[Input data — start]

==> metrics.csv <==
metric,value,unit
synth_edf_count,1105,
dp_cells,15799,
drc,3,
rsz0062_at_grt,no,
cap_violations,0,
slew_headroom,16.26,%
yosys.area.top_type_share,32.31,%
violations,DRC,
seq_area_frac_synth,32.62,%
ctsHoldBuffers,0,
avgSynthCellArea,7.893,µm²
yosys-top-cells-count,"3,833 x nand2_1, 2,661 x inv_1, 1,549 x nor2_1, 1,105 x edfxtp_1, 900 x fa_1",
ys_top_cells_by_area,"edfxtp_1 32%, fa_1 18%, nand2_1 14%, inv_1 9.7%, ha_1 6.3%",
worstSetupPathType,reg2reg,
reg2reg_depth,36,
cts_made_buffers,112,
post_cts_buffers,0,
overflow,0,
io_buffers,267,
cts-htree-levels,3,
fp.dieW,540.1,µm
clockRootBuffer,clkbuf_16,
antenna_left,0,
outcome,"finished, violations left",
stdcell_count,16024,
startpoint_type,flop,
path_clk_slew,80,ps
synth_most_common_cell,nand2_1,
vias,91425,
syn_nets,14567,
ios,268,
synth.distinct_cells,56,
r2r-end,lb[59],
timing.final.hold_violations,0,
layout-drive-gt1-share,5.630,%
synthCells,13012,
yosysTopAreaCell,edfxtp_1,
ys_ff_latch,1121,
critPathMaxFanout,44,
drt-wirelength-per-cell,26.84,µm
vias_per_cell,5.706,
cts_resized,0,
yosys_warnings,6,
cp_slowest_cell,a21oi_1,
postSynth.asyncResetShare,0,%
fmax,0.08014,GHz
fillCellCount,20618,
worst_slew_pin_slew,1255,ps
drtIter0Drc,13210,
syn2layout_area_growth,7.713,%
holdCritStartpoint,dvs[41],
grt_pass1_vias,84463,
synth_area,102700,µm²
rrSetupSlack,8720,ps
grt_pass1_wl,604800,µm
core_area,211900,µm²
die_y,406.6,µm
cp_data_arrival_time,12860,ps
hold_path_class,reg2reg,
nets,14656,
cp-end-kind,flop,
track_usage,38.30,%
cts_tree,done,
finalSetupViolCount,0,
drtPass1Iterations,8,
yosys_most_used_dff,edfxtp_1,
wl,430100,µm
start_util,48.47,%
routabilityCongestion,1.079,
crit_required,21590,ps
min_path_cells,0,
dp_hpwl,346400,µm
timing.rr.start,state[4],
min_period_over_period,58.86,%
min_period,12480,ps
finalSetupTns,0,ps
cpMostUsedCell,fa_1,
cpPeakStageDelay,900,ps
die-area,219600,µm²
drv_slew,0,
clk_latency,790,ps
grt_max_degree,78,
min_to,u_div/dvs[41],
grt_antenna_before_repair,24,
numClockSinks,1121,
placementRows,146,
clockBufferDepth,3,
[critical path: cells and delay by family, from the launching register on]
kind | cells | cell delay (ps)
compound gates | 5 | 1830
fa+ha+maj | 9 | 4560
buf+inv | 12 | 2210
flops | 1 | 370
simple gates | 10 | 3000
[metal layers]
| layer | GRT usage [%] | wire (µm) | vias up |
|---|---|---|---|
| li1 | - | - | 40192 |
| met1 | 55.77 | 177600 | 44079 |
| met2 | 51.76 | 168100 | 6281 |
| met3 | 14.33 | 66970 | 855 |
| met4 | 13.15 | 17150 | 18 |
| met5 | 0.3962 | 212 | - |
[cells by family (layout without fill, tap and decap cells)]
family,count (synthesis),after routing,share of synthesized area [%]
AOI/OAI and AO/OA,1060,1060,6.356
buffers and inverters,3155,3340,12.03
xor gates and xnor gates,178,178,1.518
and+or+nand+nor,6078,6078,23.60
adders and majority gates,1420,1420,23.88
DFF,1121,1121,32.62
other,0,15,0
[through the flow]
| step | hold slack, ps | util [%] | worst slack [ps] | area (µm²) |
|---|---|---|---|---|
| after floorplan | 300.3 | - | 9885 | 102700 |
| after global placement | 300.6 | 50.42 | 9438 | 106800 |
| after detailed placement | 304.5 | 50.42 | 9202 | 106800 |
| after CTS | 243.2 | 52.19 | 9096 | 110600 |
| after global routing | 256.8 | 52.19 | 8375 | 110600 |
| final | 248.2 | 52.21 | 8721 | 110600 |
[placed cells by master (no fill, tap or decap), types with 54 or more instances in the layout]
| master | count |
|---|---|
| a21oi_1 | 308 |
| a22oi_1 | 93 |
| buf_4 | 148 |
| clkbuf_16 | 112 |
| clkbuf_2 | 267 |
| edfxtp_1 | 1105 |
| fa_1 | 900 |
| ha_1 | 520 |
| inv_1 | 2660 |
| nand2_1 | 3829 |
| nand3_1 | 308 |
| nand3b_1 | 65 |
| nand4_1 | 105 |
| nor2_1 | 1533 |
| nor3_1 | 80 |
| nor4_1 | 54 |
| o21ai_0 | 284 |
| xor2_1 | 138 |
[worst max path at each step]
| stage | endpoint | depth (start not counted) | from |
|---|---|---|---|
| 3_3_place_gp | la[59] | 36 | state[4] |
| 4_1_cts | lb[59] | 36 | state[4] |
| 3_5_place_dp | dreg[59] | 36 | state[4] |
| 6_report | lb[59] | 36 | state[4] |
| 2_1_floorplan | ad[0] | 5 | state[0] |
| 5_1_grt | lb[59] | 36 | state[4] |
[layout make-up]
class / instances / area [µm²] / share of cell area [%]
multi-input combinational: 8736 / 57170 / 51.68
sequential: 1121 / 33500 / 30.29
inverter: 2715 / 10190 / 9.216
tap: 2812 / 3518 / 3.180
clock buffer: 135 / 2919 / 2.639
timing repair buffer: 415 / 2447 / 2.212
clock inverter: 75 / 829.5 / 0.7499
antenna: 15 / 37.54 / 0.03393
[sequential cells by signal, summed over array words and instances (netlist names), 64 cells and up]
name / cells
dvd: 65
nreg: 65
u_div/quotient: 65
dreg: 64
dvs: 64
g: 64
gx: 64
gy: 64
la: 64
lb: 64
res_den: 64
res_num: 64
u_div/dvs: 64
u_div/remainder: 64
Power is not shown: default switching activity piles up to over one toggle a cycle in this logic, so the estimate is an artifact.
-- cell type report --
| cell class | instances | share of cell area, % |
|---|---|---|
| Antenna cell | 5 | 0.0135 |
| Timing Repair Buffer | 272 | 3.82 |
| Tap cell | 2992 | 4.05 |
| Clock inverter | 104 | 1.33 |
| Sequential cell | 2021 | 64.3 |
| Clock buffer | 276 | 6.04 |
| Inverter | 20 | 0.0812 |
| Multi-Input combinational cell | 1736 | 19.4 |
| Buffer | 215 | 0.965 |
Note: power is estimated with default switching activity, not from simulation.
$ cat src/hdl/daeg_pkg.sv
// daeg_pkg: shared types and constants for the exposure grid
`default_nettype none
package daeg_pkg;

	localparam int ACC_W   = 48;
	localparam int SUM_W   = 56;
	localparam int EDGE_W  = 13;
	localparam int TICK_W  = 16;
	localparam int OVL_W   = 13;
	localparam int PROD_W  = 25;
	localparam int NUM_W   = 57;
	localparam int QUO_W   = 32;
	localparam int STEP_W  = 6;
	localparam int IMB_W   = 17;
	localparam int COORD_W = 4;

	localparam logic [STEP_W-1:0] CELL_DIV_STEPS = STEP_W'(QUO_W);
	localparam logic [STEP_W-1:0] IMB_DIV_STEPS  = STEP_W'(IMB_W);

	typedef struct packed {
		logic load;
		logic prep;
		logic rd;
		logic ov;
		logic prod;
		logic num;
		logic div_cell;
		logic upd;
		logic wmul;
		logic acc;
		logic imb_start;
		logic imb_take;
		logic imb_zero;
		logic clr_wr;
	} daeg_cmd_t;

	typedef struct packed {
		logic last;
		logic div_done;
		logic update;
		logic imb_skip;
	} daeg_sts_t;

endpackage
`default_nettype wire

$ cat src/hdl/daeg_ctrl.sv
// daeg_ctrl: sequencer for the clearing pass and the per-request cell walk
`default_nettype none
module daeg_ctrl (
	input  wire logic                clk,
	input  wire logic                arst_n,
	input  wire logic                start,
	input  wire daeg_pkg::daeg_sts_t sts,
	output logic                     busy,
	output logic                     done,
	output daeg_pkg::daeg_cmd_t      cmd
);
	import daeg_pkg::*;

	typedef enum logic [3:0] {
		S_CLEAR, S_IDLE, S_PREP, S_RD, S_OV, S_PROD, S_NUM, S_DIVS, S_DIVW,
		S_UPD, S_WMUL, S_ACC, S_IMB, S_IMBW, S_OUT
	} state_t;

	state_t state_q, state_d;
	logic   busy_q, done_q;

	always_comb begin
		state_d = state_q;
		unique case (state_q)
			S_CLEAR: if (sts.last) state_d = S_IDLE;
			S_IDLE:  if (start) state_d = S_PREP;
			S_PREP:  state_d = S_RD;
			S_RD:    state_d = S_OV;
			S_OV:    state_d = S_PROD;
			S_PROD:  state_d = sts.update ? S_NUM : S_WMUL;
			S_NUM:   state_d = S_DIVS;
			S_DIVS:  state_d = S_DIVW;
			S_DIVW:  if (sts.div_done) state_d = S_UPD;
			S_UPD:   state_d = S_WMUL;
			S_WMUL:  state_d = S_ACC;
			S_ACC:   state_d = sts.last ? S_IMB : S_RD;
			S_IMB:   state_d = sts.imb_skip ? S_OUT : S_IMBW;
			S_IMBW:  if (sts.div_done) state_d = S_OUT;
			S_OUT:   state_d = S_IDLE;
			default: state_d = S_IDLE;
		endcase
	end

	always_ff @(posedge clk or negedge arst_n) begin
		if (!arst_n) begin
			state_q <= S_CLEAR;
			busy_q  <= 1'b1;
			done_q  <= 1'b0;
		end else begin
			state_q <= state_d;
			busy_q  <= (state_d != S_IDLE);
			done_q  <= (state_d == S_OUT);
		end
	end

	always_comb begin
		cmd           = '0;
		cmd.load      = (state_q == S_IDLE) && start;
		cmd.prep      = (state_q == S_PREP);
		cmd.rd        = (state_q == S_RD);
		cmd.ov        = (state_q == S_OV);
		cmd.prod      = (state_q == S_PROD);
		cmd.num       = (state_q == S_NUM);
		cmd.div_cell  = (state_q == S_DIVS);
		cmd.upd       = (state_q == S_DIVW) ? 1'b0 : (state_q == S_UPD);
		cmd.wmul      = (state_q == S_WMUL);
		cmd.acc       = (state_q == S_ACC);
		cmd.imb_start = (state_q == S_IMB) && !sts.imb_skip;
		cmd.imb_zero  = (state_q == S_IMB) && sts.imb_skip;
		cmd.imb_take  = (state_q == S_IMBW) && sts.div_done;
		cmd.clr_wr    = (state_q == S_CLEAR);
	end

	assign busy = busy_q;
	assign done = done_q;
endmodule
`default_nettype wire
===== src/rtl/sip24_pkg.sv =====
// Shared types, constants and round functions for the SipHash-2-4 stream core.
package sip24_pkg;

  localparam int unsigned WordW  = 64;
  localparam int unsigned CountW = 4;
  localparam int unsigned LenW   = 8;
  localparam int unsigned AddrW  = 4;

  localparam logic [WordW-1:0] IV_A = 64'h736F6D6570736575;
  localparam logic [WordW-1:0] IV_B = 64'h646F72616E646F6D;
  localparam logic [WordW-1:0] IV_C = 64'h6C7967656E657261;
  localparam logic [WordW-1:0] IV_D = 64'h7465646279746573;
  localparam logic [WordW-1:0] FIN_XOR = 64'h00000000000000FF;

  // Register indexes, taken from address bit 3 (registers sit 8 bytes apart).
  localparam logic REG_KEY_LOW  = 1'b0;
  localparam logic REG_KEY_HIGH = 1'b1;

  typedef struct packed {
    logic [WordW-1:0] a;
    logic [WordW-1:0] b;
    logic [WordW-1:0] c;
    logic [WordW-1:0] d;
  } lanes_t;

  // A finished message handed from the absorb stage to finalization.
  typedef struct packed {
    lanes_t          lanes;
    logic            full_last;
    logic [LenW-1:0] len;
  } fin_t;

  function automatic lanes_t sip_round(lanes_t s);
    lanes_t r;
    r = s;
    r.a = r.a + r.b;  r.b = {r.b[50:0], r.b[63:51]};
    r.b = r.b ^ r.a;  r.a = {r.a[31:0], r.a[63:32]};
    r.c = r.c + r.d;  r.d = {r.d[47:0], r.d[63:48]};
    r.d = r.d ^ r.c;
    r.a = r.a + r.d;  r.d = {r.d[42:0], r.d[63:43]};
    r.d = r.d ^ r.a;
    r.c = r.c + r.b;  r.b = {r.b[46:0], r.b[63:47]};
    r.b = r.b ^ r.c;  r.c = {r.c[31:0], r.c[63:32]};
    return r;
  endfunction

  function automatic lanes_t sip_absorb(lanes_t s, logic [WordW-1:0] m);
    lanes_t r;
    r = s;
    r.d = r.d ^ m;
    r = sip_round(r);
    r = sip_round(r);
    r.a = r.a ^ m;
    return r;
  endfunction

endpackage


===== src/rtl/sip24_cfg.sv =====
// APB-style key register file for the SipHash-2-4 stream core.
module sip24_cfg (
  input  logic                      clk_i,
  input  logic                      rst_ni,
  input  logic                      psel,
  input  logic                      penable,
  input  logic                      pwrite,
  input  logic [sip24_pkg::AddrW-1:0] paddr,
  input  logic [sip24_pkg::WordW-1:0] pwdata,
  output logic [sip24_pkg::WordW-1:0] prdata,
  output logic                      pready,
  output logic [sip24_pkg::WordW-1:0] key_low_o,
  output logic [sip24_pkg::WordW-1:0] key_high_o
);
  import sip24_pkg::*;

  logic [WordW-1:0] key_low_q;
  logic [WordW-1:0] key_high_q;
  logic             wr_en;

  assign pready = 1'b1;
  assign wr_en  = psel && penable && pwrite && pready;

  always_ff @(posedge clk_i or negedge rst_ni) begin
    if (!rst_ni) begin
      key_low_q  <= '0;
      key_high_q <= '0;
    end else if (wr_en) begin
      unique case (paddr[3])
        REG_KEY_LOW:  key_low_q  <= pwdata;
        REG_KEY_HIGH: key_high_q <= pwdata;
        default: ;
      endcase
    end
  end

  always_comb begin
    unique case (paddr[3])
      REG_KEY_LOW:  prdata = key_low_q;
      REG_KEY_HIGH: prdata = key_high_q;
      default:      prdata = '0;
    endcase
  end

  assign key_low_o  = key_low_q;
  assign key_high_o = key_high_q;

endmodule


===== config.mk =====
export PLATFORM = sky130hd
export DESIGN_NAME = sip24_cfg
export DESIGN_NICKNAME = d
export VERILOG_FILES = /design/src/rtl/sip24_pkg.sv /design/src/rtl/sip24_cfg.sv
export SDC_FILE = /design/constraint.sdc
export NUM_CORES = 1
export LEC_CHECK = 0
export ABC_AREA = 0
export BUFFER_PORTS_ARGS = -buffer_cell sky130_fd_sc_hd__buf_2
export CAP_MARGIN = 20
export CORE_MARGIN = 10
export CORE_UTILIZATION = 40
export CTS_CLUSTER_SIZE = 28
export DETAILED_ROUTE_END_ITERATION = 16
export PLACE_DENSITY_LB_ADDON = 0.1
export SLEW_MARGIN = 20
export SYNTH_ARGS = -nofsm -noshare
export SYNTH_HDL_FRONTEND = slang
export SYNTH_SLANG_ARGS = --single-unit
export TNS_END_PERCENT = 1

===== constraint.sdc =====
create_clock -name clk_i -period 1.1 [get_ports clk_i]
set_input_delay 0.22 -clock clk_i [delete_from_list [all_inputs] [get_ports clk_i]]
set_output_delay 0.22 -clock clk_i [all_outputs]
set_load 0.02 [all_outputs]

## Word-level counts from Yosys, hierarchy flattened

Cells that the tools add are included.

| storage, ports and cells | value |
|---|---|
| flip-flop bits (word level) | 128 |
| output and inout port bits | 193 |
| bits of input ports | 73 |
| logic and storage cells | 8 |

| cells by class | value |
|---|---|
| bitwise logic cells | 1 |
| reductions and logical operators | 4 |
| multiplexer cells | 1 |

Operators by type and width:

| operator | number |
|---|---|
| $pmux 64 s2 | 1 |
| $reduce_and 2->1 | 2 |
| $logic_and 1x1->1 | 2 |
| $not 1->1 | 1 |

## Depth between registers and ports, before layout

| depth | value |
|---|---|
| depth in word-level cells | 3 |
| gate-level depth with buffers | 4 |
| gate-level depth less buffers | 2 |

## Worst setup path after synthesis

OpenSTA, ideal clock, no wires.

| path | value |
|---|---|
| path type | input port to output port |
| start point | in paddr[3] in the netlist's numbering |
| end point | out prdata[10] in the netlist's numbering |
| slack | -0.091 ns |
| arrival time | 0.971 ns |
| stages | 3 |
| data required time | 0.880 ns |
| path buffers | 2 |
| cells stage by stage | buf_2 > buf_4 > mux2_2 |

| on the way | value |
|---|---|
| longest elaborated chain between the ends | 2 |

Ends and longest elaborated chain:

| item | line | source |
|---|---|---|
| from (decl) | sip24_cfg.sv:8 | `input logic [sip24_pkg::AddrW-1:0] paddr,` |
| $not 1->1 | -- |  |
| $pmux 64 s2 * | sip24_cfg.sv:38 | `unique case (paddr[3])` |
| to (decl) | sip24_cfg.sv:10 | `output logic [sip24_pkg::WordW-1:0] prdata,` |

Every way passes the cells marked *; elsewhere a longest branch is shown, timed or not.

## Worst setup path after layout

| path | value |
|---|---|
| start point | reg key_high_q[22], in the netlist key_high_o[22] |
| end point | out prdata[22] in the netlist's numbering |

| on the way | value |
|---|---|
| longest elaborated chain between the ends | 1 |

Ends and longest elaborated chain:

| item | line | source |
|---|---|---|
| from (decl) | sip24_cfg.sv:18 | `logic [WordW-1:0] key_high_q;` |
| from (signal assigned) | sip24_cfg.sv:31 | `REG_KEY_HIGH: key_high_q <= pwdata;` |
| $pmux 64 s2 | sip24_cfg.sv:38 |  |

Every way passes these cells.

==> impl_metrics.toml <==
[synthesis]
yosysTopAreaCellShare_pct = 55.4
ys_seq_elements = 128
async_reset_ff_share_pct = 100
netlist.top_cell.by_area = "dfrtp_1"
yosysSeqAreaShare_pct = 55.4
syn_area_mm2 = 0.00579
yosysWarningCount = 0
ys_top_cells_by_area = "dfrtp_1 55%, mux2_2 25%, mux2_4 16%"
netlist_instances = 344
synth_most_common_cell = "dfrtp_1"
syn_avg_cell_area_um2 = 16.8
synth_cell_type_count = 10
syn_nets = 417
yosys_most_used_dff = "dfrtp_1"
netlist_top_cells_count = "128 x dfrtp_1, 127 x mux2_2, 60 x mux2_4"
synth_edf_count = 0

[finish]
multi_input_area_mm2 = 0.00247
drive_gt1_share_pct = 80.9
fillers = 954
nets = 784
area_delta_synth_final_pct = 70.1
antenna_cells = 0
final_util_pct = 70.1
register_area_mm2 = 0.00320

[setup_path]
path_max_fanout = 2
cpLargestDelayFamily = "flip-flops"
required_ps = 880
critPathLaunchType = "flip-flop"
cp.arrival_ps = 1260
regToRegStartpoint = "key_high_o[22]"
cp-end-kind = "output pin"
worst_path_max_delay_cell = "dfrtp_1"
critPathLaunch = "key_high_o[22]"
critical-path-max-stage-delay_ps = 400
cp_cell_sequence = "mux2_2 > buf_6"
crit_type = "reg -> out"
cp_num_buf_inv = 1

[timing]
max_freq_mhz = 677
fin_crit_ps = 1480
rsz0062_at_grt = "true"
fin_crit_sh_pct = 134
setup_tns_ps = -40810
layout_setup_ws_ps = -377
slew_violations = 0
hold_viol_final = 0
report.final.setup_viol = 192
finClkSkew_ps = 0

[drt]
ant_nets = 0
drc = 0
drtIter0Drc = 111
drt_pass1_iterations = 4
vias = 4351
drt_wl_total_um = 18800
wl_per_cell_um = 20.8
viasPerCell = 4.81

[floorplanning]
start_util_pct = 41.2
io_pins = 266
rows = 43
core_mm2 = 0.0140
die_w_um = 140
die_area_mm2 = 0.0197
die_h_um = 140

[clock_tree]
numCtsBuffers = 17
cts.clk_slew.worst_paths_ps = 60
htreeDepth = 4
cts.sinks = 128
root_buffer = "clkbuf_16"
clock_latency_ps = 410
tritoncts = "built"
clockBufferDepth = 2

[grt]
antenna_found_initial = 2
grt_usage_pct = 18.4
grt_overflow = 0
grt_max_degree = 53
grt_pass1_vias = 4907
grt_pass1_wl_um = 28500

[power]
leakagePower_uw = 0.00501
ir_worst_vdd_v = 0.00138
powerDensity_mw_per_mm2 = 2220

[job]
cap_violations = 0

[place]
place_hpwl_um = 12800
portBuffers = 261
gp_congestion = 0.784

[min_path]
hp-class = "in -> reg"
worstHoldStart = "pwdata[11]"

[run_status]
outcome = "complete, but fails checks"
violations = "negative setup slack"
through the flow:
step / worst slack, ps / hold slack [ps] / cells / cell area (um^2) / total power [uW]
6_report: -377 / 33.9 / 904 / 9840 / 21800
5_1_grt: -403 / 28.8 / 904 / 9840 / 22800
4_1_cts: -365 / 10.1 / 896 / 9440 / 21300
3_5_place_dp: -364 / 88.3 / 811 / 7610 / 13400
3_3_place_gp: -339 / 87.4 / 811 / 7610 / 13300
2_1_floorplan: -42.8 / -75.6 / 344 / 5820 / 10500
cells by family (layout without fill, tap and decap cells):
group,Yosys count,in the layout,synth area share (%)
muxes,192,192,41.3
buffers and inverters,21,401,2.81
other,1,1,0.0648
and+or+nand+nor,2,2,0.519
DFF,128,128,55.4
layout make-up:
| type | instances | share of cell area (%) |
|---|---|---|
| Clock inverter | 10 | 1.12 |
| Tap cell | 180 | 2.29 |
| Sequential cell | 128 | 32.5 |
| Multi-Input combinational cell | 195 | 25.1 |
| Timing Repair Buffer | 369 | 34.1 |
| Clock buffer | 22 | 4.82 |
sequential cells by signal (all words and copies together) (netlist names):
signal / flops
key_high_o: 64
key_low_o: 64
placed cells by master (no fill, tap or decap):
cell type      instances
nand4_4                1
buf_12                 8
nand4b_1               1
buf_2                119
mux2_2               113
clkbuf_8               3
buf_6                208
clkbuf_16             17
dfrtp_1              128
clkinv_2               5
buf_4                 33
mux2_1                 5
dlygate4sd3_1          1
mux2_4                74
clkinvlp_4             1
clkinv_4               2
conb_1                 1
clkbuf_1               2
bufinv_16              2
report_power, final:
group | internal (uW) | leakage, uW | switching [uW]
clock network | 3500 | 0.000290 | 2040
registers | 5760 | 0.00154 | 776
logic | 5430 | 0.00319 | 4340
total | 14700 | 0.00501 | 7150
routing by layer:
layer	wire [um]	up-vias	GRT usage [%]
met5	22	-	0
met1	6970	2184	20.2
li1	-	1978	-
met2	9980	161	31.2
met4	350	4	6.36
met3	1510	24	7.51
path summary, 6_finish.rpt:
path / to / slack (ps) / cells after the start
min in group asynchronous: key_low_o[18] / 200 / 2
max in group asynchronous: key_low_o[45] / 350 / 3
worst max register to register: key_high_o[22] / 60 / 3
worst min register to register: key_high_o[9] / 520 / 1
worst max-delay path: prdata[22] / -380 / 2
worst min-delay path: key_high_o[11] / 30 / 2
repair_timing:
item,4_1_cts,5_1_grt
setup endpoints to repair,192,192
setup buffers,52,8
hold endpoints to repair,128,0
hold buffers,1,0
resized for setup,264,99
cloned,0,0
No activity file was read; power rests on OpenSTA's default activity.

[Input data — finish]

=== Assigned task ===
Starting at the line that has "8721 | 110600 |" in the records above, restate word for word every line until the one that has "class / instances", and include that one as well.

=== Answer to the exercise ===
| final | 248.2 | 52.21 | 8721 | 110600 |
[placed cells by master (no fill, tap or decap), types with 54 or more instances in the layout]
| master | count |
|---|---|
| a21oi_1 | 308 |
| a22oi_1 | 93 |
| buf_4 | 148 |
| clkbuf_16 | 112 |
| clkbuf_2 | 267 |
| edfxtp_1 | 1105 |
| fa_1 | 900 |
| ha_1 | 520 |
| inv_1 | 2660 |
| nand2_1 | 3829 |
| nand3_1 | 308 |
| nand3b_1 | 65 |
| nand4_1 | 105 |
| nor2_1 | 1533 |
| nor3_1 | 80 |
| nor4_1 | 54 |
| o21ai_0 | 284 |
| xor2_1 | 138 |
[worst max path at each step]
| stage | endpoint | depth (start not counted) | from |
|---|---|---|---|
| 3_3_place_gp | la[59] | 36 | state[4] |
| 4_1_cts | lb[59] | 36 | state[4] |
| 3_5_place_dp | dreg[59] | 36 | state[4] |
| 6_report | lb[59] | 36 | state[4] |
| 2_1_floorplan | ad[0] | 5 | state[0] |
| 5_1_grt | lb[59] | 36 | state[4] |
[layout make-up]
class / instances / area [µm²] / share of cell area [%]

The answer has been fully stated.